Daniel Fernández, otro sobreviviente, da su testimonio en el capítulo “Pañuelos en la plaza” de La sociedad de la nieve:
“Esa radiecita…¡cuánto nos hizo sufrir y cómo nos devolvió el alma al cuerpo! Después de la terrible noticia de que nos habían abandonado, la radio quedó olvidada, nadie tenía interés en escuchar ese pedazo de plástico de mal agüero. Luego vino el alud, cuando la nieve la cubrió y la radio desapareció. A los veinte días, sacando restos de nieve del interior del avión, reaparece la radio. La llevo afuera, al sol, la abro y la pongo a secar sobre el fuselaje. Y a pesar de haber estado bajo nieve durante tanto tiempo, volvió a funcionar: ¡ni siquiera las pilas se habían arruinado!
Como teníamos apenas esas dos pilas, había que cuidarlas como oro, y por eso escuchábamos sólo en los momentos imprescindibles, que era el informativo de las siete y media de la mañana a las ocho menos diez, en la radio uruguaya El Espectador, que lográbamos sintonizar. Se convirtió en una rutina dolorosa pero necesaria, salir antes del sol, con el viento gélido de la montaña, alejado del avión, generalmente solo, con la radio contra el oído, esperando la voz salvadora que nunca llegaba.
Después de confirmar la noticia de la llegada de Nando y Roberto, planteamos limpiar la desprolijidad del entorno, todo ese hueserío, los cuerpos desmembrados y los esqueletos que había alrededor. Pero nos dimos cuenta que era imposible, el desorden era demasiado grande y nos faltaba energía para cubrir o esconder todo lo que había. Y además ¿por qué teníamos que esconderlo?”.
—Por fuera de haberse alimentado de los cuerpos de sus compañeros, ¿dónde más encontrás que esta sociedad tuvo otras reglas?
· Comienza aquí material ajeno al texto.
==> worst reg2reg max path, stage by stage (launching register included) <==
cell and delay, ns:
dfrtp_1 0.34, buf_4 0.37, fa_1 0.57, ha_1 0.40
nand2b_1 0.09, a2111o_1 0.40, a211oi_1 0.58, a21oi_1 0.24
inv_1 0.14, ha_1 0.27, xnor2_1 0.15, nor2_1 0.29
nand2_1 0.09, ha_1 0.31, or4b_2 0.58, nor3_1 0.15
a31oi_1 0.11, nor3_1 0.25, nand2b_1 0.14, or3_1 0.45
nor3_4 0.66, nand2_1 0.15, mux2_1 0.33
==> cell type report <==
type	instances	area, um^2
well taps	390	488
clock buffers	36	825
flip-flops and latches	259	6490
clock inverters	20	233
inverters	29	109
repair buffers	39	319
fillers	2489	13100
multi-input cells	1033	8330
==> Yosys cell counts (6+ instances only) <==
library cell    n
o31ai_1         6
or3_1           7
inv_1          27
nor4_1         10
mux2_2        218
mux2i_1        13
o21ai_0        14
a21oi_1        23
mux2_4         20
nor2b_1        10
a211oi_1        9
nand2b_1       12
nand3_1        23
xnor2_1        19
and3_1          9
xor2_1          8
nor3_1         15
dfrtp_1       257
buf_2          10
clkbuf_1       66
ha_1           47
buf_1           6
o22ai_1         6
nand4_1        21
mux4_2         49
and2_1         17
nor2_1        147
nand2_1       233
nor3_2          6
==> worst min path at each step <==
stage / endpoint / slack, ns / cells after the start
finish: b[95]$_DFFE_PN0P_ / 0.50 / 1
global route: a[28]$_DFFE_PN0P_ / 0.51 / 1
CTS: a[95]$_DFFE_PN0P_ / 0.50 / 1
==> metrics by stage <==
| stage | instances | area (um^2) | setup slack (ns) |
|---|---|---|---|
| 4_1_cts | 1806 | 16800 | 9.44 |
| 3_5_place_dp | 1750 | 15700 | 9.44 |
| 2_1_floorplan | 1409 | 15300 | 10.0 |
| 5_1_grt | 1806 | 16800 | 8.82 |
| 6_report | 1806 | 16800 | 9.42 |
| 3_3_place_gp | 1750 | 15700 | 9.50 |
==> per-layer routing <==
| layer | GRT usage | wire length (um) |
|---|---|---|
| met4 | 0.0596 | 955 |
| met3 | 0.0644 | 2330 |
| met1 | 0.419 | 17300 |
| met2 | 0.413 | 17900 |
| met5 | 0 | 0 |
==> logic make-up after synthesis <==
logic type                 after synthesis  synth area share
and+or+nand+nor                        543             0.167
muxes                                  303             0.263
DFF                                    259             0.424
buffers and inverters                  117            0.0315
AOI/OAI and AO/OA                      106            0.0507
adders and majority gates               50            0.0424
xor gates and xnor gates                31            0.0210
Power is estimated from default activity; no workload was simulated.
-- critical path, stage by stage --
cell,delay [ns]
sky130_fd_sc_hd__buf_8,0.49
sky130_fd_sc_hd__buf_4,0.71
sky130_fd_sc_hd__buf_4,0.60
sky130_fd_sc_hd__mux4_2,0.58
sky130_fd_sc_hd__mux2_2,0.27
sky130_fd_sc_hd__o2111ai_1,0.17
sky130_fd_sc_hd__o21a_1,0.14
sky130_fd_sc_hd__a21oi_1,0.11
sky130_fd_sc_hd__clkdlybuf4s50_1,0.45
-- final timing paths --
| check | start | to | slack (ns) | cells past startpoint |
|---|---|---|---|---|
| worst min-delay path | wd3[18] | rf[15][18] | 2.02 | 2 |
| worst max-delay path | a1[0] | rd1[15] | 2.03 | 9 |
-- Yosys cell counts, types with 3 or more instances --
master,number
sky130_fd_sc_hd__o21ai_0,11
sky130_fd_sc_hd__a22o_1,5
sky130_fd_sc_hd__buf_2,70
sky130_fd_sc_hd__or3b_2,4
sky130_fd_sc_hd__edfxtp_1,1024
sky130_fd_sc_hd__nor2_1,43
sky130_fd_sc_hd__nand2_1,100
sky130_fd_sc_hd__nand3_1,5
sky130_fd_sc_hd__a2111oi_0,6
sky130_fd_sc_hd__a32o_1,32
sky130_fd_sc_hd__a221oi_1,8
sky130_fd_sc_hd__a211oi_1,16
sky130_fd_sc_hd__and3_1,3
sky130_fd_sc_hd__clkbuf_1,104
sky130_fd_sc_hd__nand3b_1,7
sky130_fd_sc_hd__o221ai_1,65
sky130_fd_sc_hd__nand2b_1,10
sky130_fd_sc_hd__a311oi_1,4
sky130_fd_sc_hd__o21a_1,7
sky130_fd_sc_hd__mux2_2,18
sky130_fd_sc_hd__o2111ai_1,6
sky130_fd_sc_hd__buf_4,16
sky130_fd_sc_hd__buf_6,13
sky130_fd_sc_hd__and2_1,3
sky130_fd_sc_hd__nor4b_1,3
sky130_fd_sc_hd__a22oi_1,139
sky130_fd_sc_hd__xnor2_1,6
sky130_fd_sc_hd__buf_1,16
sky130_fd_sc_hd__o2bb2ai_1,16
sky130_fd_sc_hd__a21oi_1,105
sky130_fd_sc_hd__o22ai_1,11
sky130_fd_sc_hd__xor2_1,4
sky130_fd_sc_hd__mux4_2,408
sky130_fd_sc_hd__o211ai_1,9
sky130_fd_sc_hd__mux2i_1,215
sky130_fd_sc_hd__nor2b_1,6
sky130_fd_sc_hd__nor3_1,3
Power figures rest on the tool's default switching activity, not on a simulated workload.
**design/flow/run.sh**
```bash
#!/bin/bash
# OpenROAD 26Q1-2900-gdf79404cd8, Yosys 0.63+post, stock flow scripts
make -C /OpenROAD-flow-scripts/flow DESIGN_CONFIG=/design/flow/config.mk WORK_HOME=/design/flow/orfs finish
```
**design/flow/constraint.sdc**
```tcl
current_design fregfile

set clk_period 19.0
set clk_io_pct 0.2

create_clock -name clk0 -period $clk_period [get_ports {clk}]

set non_clock_inputs [all_inputs -no_clocks]
set_input_delay [expr $clk_period * $clk_io_pct] -clock clk0 $non_clock_inputs
set_output_delay [expr $clk_period * $clk_io_pct] -clock clk0 [all_outputs]
```
**design/flow/config.mk**
```make
export PLATFORM = sky130hd
export DESIGN_NAME = fregfile
export DESIGN_NICKNAME = fregfile
export VERILOG_FILES = /design/flow/design.v
export SDC_FILE = /design/flow/constraint.sdc
export NUM_CORES = 4
export LEC_CHECK = 1
export CORE_UTILIZATION = 50
```
**design/flow/design.v**
```verilog
module fregfile(
  input  clk,
  input  we3,               
  input  [4:0] a1, a2, a3,  
  input  [31:0] wd3,        
  output [31:0] rd1, rd2    
);
  reg [31:0] frf[31:0];   
  integer i;
  initial begin
    for (i = 0; i < 32; i = i + 1)
      frf[i] = 32'h00000000;   
  end
  always @(posedge clk) begin
    if (we3) frf[a3] <= wd3;
  end
  assign rd1 = (we3 && (a1 == a3)) ? wd3 : frf[a1];
  assign rd2 = (we3 && (a2 == a3)) ? wd3 : frf[a2];
endmodule
```
==> changes_impl.md <==
## Flow update

- Initial antenna violation count: 3
- Comb area leader: multiplexers
- DPL Wire Length: 84200 um
- Netlist cell types: 30
- Setup TNS: 0 ns
- Vias in the first global route: about 33000
- Final Max Tran Viols: 0
- DR pass1 iterations: 7
- # clock sinks: between 1000 and 1500
- CP max FO: approximately 67
- Average routed wire per standard cell: between 30 and 40 um
- Yosys cell count: around 3200
- Pwr per Cell Area: around 92 nW/um^2
- Chip width: around 320 um
- CTS tree: yes
- Total Routing Usage GR: 34.7%
- Post-CTS Setup Bufs: 0
- FA/HA/MAJ Cells, Area Fraction: 0%
- Max_cap viols: 0
- Fp_density: 50.6%
- Placer Congestion: 0.844
- First-pass GRT wire length: about 230000 um
- DP Worst Slack: ~7 ns
- Unrepaired setup endpoints after global routing: no
- YS warnings: 1
- Mean Syn Cell Area: around 15 sq um
- Crit-path slowest cell: buf_4
- Crit path kind: in -> out
- OpenROAD warnings: 26
- Max reg flops: between 1000 and 1500
- Chip footprint: 101000 sq um
- Crit-path cells: buf_8 -> buf_4 -> buf_4 -> buf_4 -> mux2i_1 -> a22o_1 -> a221oi_1 -> o22ai_1 -> o41ai_2 -> clkdlybuf4s50_1
- Setup crit start: a1[0]
- # rows: around 120
- Hold Crit Start: wd3[13]
- Max clock buf depth: 3
- Post-route worst setup slack: around 7.0 ns
- Critical Path AT: between 8 and 9 ns
- Area fraction in compound gates: 12.8%
- Fill cell total of the finished layout: approximately 7400
- Yosys xor share: less than 1%
- Worst vdd ir: 0.0672 mV
- Final Hold Vio Count: 0
- Slew at the pin closest to its max-slew limit: between 1 and 1.5 ns
- ANT nets after route: 0
- Crit. End Element: output port
- Final critical-path required period: about 12 ns
- CP required: 15.20 ns
- Pin count of the biggest net entering global routing: 95
- Post-synth seq share: between 60 and 70%
- CORE AREA: about 100000 sq um
- Netlist Area Pre-Place: 49800 sq um
- Vias: 31600
- EDFF count, synth: ~1000
- Dominant flop cell: edfxtp_1
- Total wire length: ~160000 um
- Reg clk slew, reported paths: approximately 0.060 ns
- Hold Slack: about 3.9 ns
- Total CTS buffers: around 110
- Initial drt markers: between 2000 and 2500
- Die H: between 300 and 400 um
- Simple-Gate Area Share: approximately 1.1%
- Final setup viols: 0
- Root buffer cell: clkbuf_16
- Synthesis-stage register bit count: 1024
- Rel. slew slack: between 30% and 40%
- CTS Hold Bufs: 0
- Layout cell share with drive strength beyond 1: about an eighth
- Hold/Removal Path Class: in -> reg
- Util after Layout: around 57%
- DRC: 0
- Biggest register: frf
- Global route total overflow: 0
- Yosys chip area: between 40000 and 50000 sq um
- Post-synthesis mux area share: roughly a fifth
- FMAX: around 0.083 GHz
- CP most frequent cell: buf_4
- Crit start category: input port
- Mapped Cells: around 3200
- Tcrit/Tclk final: between 60 and 70%
- Port buffer count: between 100 and 150
- Number of vias per cell: between 6 and 7
- Outcome: completed
- Top Layout Cells: mux2i_1, edfxtp_1, a22oi_1, buf_4
- Area growth from synthesis to final layout: 11.8%
- Number of gates resized after cts: 0
- Top Registers: frf: 1024 flops
- Leak Pwr: approximately 0.02 uW
- Asr flop ratio synth: 0%
- H-tree levels: 3
- Max stage delay on crit path: slightly above 0.7 ns
- I/O pins: around 110
## report_power, final
group,total (uW),leakage [uW],internal (uW),switching [uW]
registers,2530,0.00922,2510,11.1
logic,491,0.00912,191,300
clock network,2080,0.00170,1210,871
total,5100,0.0200,3910,1180
## path summary, 6_finish.rpt
check	endpoint	slack (ns)	cells after the start
setup / recovery	rd1[12]	6.96	10
hold / removal	frf[13][13]$_DFFE_PP_	3.93	2
## metrics by stage
step           area (sq um)  std cells  power, uW
2_1_floorplan         49800       3227       2860
3_3_place_gp          52100       4493       3050
3_5_place_dp          52100       4493       3060
4_1_cts               55600       4698       5120
5_1_grt               55600       4699       5240
6_report              55600       4700       5100
## metal layers
metal,wire [um],vias to the layer above,global-route usage [%]
li1,-,13500,-
met1,54100,15600,44.1
met2,71700,2200,48.8
met3,28100,350,25.1
met4,6010,13,10.0
met5,378,-,2.88
## worst max-delay path, delay by kind of cell
kind	cells	cell delay (ns)
compound gates	4	1.01
buf+inv	5	3.11
mux	1	0.18
## cell usage after synthesis, types with 3 or more instances
cell,instances,share of area (%)
o22ai_1,64,0.80
a221oi_2,20,0.60
clkbuf_1,106,0.80
o41ai_2,64,2.1
buf_8,6,0.18
edfxtp_1,1024,62
buf_1,28,0.21
a221oi_1,108,1.9
buf_2,24,0.24
nor2_1,35,0.26
xor2_1,8,0.14
mux2i_1,1024,21
clkbuf_4,20,0.30
nand2b_1,4,0.050
buf_6,57,1.3
a22o_1,128,2.3
buf_4,31,0.47
nand3b_1,5,0.075
a22oi_1,256,3.9
nor2b_1,4,0.050
or3b_2,3,0.053
nand2_1,67,0.51
a21oi_1,128,1.3
## kinds of logic (layout without fill, tap and decap cells)
| kind of cell | after synthesis | after routing |
|---|---|---|
| mux | 1024 | 1024 |
| flops | 1024 | 1024 |
| compound gates | 768 | 768 |
| buf+inv | 272 | 456 |
| simple gates | 129 | 129 |
| xor+xnor | 10 | 10 |
| other cells | 0 | 2 |
## area by class of cell
class,count,area (sq um),share of cell area [%]
Sequential cell,1024,30700,55.3
Multi-Input combinational cell,1931,17600,31.6
Clock buffer,126,2830,5.09
Timing Repair Buffer,251,2200,3.95
Tap cell,1287,1610,2.89
Clock inverter,79,647,1.16
Antenna cell,2,5.00,0.00900
Power and IR drop assume default switching activity.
—Además de en el pacto lo que veo es que cuando el hombre está despojado del ego en el sentido de la percepción benévola de uno mismo, cuando se lo despoja de eso, surge la compasión y la misericordia. Ellos mismos lo dicen: “Nunca fuimos mejores personas que en la montaña”. El hecho de que los heridos fueran los que pautaban los tiempos de las expediciones, de cada movimiento que hacían. No los que estaban mejor, sino los que estaban peor. Ellos cuentan que si la expedición no funcionaba, si no llegaban Roberto Canessa y Antonio Vicintín, había un plan B y ese plan no era abandonar a los heridos.
—¿Y cuál era?
—Era salir en la dirección contraria cuando muriera el último, cuando ya no hubiera más heridos. Hay otros elementos, pero lo otro más importante es esto de que el hombre en la peor situación, en condiciones extremas, en el lugar más hinóspito del planeta, lo que le surge no es la bestia humana sino un hombre bueno. Fue un laboratorio de experimento humano, como dice Canessa, y a diferencia de la mayoría de las versiones apocalípticas, acá lo que surge que cuando le quitas todo a un ser humano, es un hombre bueno.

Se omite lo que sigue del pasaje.